Apparently this new software will check your email for emotional tone and issue a warning if you’re about to fire off a missive you might regret later. You can get it here if you’re interested. So far, it only works with Microsoft Outlook.
Great idea… but wait! What about a women’s edition? Every woman who’s spent any time in a male-dominated professional environment knows the value of keeping her tone in check. Here’s how ToneCheck for Women might work:
ORIGINAL TEXT: I disagree with you.
TONECHECK FOR WOMEN: I’m so very sorry about this, and I’ve been trying really hard, but I still don’t see why I’m wrong and you’re right. Perhaps I just don’t understand it well enough yet. If it doesn’t inconvenience you too much, could you please try to explain it to me again?
ORIGINAL: This paper by X and Y isn’t really that great. It may have been submitted to the Important Journal, but I don’t expect that it will be accepted, seeing as it only rehashes some old tropes. It’s unfortunate that there is no other evidence in support of X’s tenure case.
TONECHECK: X and Y are such wonderful colleagues. Of course this paper is a very interesting contribution to this exciting area of research, and I hope that X gets early tenure based on it. It’s only fair that our female colleague W, who has published several papers in the Important Journal already, should wait a few more years for her periodic review – not that anyone was asking me anyway.

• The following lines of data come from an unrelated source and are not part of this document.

This design comes from an exercise in tuning for small area and a short achievable clock period on the open sky130 flow, not from production work. In this exercise RTL edits were held to simulation tests only and were not proved equivalent to the original. Power and IR drop assume default switching activity.

## v52
## fir13_filter
module fir13_filter(
    input wire clk,
    input wire n_rst,
    input wire signed [7:0] x_in,
    output reg signed [7:0] y_out
);
==> flow/config.mk <==
export PLATFORM = sky130hd
export DESIGN_NAME = fir13_filter
export DESIGN_NICKNAME = fir13_filter
export VERILOG_FILES = /design/flow/design.v
export SDC_FILE = /design/flow/constraint.sdc
export NUM_CORES = 4
export LEC_CHECK = 0
export ABC_CLOCK_PERIOD_IN_PS = 2500
export CAP_MARGIN = 20
export CORE_MARGIN = 2
export CORE_UTILIZATION = 60
export CTS_BUF_LIST = sky130_fd_sc_hd__clkbuf_4 sky130_fd_sc_hd__clkbuf_8
export CTS_CLUSTER_DIAMETER = 40
export CTS_CLUSTER_SIZE = 12
export SETUP_SLACK_MARGIN = 5.0
export SLEW_MARGIN = 20
export SYNTH_HIERARCHICAL = 1
export SYNTH_MINIMUM_KEEP_SIZE = 0
==> flow/constraint.sdc <==
create_clock -name core_clock -period 7.5 [get_ports {clk}]
set_input_delay 1.5000 -clock core_clock [delete_from_list [all_inputs] [get_ports {clk}]]
set_output_delay 1.5000 -clock core_clock [all_outputs]
set_load 0.01 [all_outputs]
run.sh (not shown) runs the stock make flow with config.mk's settings and CLKGATE_MAP_FILE= SYNTH_SCRIPT=/design/flow/synth_recipe.tcl, a recipe that flattens the netlist after the stock synthesis.
## Diff of input files: v32 against v52
--- a/flow/config.mk
+++ b/flow/config.mk
@@ -11,6 +11,6 @@
 export CORE_UTILIZATION = 60
-export CTS_BUF_LIST = sky130_fd_sc_hd__clkbuf_4 sky130_fd_sc_hd__clkbuf_8
-export CTS_CLUSTER_DIAMETER = 40
-export CTS_CLUSTER_SIZE = 12
-export SETUP_SLACK_MARGIN = 5.0
+export CTS_BUF_LIST = sky130_fd_sc_hd__clkbuf_16
+export CTS_CLUSTER_DIAMETER = 80
+export CTS_CLUSTER_SIZE = 30
+export SETUP_SLACK_MARGIN = 4.8
 export SLEW_MARGIN = 20
Results
Lower normalized max-slew margin was reported by v52, not v32. [diff] highest clock rate, v32 relative to v52: regression. Between v32 and v52, worst hold slack is lower for v52, v32 comes in above that. v32: full flow OK, the timing, DRC and antenna checks passed. Row global routing usage on met3: v32 lower / v52 higher.
This is an optimization exercise on Yosys and OpenROAD, whose aim is small area and a short achievable clock period, not a production implementation.
At most, simulation tests tie the RTL to the original design; equivalence was not proved.

==> delta <==
Design tv80n, start of the top module:
module tv80n ( 
  m1_n, mreq_n, iorq_n, rd_n, wr_n, rfsh_n, halt_n, busak_n, A, dout,
  reset_n, clk, wait_n, int_n, nmi_n, busrq_n, di
  );
clock: 12.0 ns
lec_check: 0
cap_margin: 0
core_margin: 2
core_utilization: 55
cts_buf_list: sky130_fd_sc_hd__clkbuf_4 sky130_fd_sc_hd__clkbuf_8
cts_cluster_size: 30
slew_margin: 0
run.sh (not shown) runs the stock make flow with config.mk's settings and CLKGATE_MAP_FILE= SYNTH_SCRIPT=/design/flow/synth_recipe.tcl, a recipe that flattens the netlist after the stock synthesis.
==> pepper: changes against delta <==
==> flow/config.mk (replaced) <==
export PLATFORM = sky130hd
export DESIGN_NAME = tv80n
export DESIGN_NICKNAME = tv80n
export VERILOG_FILES = /design/flow/design.v
export SDC_FILE = /design/flow/constraint.sdc
export NUM_CORES = 4
export LEC_CHECK = 0
export CAP_MARGIN = 20
export CORE_MARGIN = 2
export CORE_UTILIZATION = 40
export SLEW_MARGIN = 20
==> run summary <==
pepper passed the timing, DRC and antenna checks. delta finished but failed the layout checks on max-capacitance violations, max-slew violations. First-iteration DRC count: pepper is smaller than delta (about 22%). Flip-flop and latch count is the same in pepper and delta. Between delta and pepper, the lower via count is in pepper (gap 3.9%, measured against pepper).
==> figures <==
	delta	pepper
Beginning of the worst register-to-register path	i_tv80_core.IR[0]	i_tv80_core.IR[3]
Final hold slack	484 ps	478 ps
Layer with the highest usage after global routing	met2	met1
Multi-input logic area	0.0231 sq mm	0.0232 sq mm
Worst R2R Setup Slack	2420 ps	2150 ps
Number of clock buffers inserted by TritonCTS	59	44
Met1 track demand over resource	0.669	0.642
Result of the run	finished with violations	timing/DRC/antenna clean
Reasons for failing layout checks	max-capacitance violations, max-slew violations	-
No run of this note included a check of the RTL's function; only the layout flow was run.

* * *

==> inputs of branch xenon <==
tv80n, a different RTL version from the one above (not shown whole).
clock: 12.0 ns
lec_check: 0
cap_margin: 20
core_margin: 2
core_utilization: 40
slew_margin: 20
==> branch onyx: changes against branch xenon <==
--- a/flow/design.v
+++ b/flow/design.v
@@ -360,29 +360,28 @@
   ( 
   MCycles, TStates, Prefix, Inc_PC, Inc_WZ, IncDec_16, Read_To_Reg, 
   Read_To_Acc, Set_BusA_To, Set_BusB_To, ALU_Op, Save_ALU, PreserveC, 
   Arith16, Set_Addr_To, IORQ, Jump, JumpE, JumpXY, Call, RstP, LDZ, 
   LDW, LDSPHL, Special_LD, ExchangeDH, ExchangeRp, ExchangeAF, 
   ExchangeRS, I_DJNZ, I_CPL, I_CCF, I_SCF, I_RETN, I_BT, I_BC, I_BTR, 
   I_RLD, I_RRD, I_INRC, SetDI, SetEI, IMode, Halt, NoRead, Write, 
-  IR, ISet, MCycle_i, F, NMICycle, IntCycle
+  IR, ISet, MCycle, F, NMICycle, IntCycle
   );
   parameter             Mode   = 0;
   parameter             Flag_C = 0;
   parameter             Flag_N = 1;
   parameter             Flag_P = 2;
   parameter             Flag_X = 3;
   parameter             Flag_H = 4;
   parameter             Flag_Y = 5;
   parameter             Flag_Z = 6;
   parameter             Flag_S = 7;
   input [7:0]           IR;
   input [1:0]           ISet                    ;
-  input [6:0]           MCycle_i                ;
-  reg   [6:0]           MCycle                  ;
+  input [6:0]           MCycle                  ;
   input [7:0]           F                       ;
   input                 NMICycle                ;
   input                 IntCycle                ;
   output [2:0]          MCycles                 ;
   output [2:0]          TStates                 ;
   output [1:0]          Prefix                  ;  
   output                Inc_PC                  ;
@@ -512,26 +511,17 @@
           endcase
         end
     end
   endfunction  
   reg [2:0] DDD;
   reg [2:0] SSS;
   reg [1:0] DPAIR;
-  always @ ( F or IR or ISet or IntCycle or MCycle_i
+  always @ ( F or IR or ISet or IntCycle or MCycle
             or NMICycle)
     begin
-      casez (MCycle_i)
-        7'bzzzzzz1 : MCycle = 7'b0000001;
-        7'bzzzzz10 : MCycle = 7'b0000010;
-        7'bzzzz100 : MCycle = 7'b0000100;
-        7'bzzz1000 : MCycle = 7'b0001000;
-        7'bzz10000 : MCycle = 7'b0010000;
-        7'bz100000 : MCycle = 7'b0100000;
-        default    : MCycle = 7'b1000000;
-      endcase
       DDD = IR[5:3];
       SSS = IR[2:0];
       DPAIR = IR[5:4];
       MCycles = 3'b001;
       if (MCycle[0] ) 
         begin
           TStates = 3'b100;
@@ -2695,15 +2685,16 @@
   reg           Arith16_r;
   reg           Z16_r;
   reg [3:0]     ALU_Op_r;
   reg           Save_ALU_r;
   reg           PreserveC_r;
   reg [2:0]     mcycles;
   wire [2:0]    mcycles_d;
-  wire [2:0]    tstates;
+  wire [2:0]    tstates_mc;
+  reg  [2:0]    tstates;
   reg           IntCycle;
   reg           NMICycle;
   wire          Inc_PC;
   wire          Inc_WZ;
   wire [3:0]    IncDec_16_mc;
   wire [3:0]    IncDec_16;
   wire [1:0]    Prefix;
@@ -2752,20 +2743,20 @@
   reg            ID16Z;
   reg [15:0]     ID16_B;
   reg            Oldnmi_n;
   tv80_mcode #(Mode, Flag_C, Flag_N, Flag_P, Flag_X, Flag_H, Flag_Y, Flag_Z, Flag_S) i_mcode
     (
      .IR                   (IR),
      .ISet                 (ISet),
-     .MCycle_i             (mcycle),
+     .MCycle               (mcycle),
      .F                    (F),
      .NMICycle             (NMICycle),
      .IntCycle             (IntCycle),
      .MCycles              (mcycles_d),
-     .TStates              (tstates),
+     .TStates              (tstates_mc),
      .Prefix               (Prefix),
      .Inc_PC               (Inc_PC),
      .Inc_WZ               (Inc_WZ),
      .IncDec_16            (IncDec_16_mc),
      .Read_To_Acc          (Read_To_Acc),
      .Read_To_Reg          (Read_To_Reg),
      .Set_BusB_To          (Set_BusB_To),
@@ -2816,15 +2807,15 @@
   reg  [3:0]     IncDec_16_q;
   reg            ExchangeDH_q;
   reg            IR_m1_loaded;
   tv80_mcode #(Mode, Flag_C, Flag_N, Flag_P, Flag_X, Flag_H, Flag_Y, Flag_Z, Flag_S) i_mcode_m1
     (
      .IR                   (IR_m1n),
      .ISet                 (ISet_m1n),
-     .MCycle_i             (7'b0000001),
+     .MCycle               (7'b0000001),
      .F                    (F),
      .NMICycle             (NMICycle),
      .IntCycle             (IntCycle),
      .MCycles              (),
      .TStates              (),
      .Prefix               (),
      .Inc_PC               (),
@@ -2934,14 +2925,16 @@
         7'b00001zz : mcyc_to_number = 3'h3;
         7'b000001z : mcyc_to_number = 3'h2;
         7'b0000001 : mcyc_to_number = 3'h1;
         default : mcyc_to_number = 3'h1;
       endcase
     end
   endfunction
+  always @ (posedge clk)
+    tstates <= tstates_mc;
   always @( mcycle or mcycles or tstate or tstates)
     begin
       case (mcycles)
         1 : last_mcycle = mcycle[0];
         2 : last_mcycle = mcycle[1];
         3 : last_mcycle = mcycle[2];
         4 : last_mcycle = mcycle[3];
==> comparison <==
- Against branch xenon, the maximum frequency of branch onyx is higher by 0.75%.
- Against branch onyx, the global-route usage of branch xenon is lower by 0.21 points.
- Of branch onyx and branch xenon, branch xenon has the higher critical path depth (gap 2).
- Against branch xenon, the worst setup slack of branch onyx is higher by 0.050 ns.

ORIGINAL: Z is not a suitable candidate for this or any other significant administrative position. His stint as the graduate adviser was an unmitigated disaster.
TONECHECK: Z is such a wonderful colleague and I’m so happy that he has been nominated for this position. This is a major commitment of his valuable time, and he already has so many responsibilities, so is there any way that I could help him to do some of that work? Of course I would never be so selfish as to ask for service credit or any other compensation.
ORIGINAL: You’re the best graduate adviser we’ve had in many years.
TONECHECK: You’re doing such a wonderful job as the graduate adviser. Of course, so did Z, and Y, and all those respected and distinguished colleagues over the years. It’s such an honour to have had an opportunity to work with each of you.
ORIGINAL: I agree with you.
TONECHECK: Of course you have excellent arguments, but our wonderful colleagues X, Y and Z disagree with you, and I have already promised to help Z in his new job. Is it really possible for them to be wrong? I don’t know what to make out of it. I’m very sorry about it, but perhaps I just don’t understand it well enough yet, so could you please try to explain it to me again?
Heh. And now you’ll need to invent ToneReverse software if you want to know whether we’re still even trying to say anything.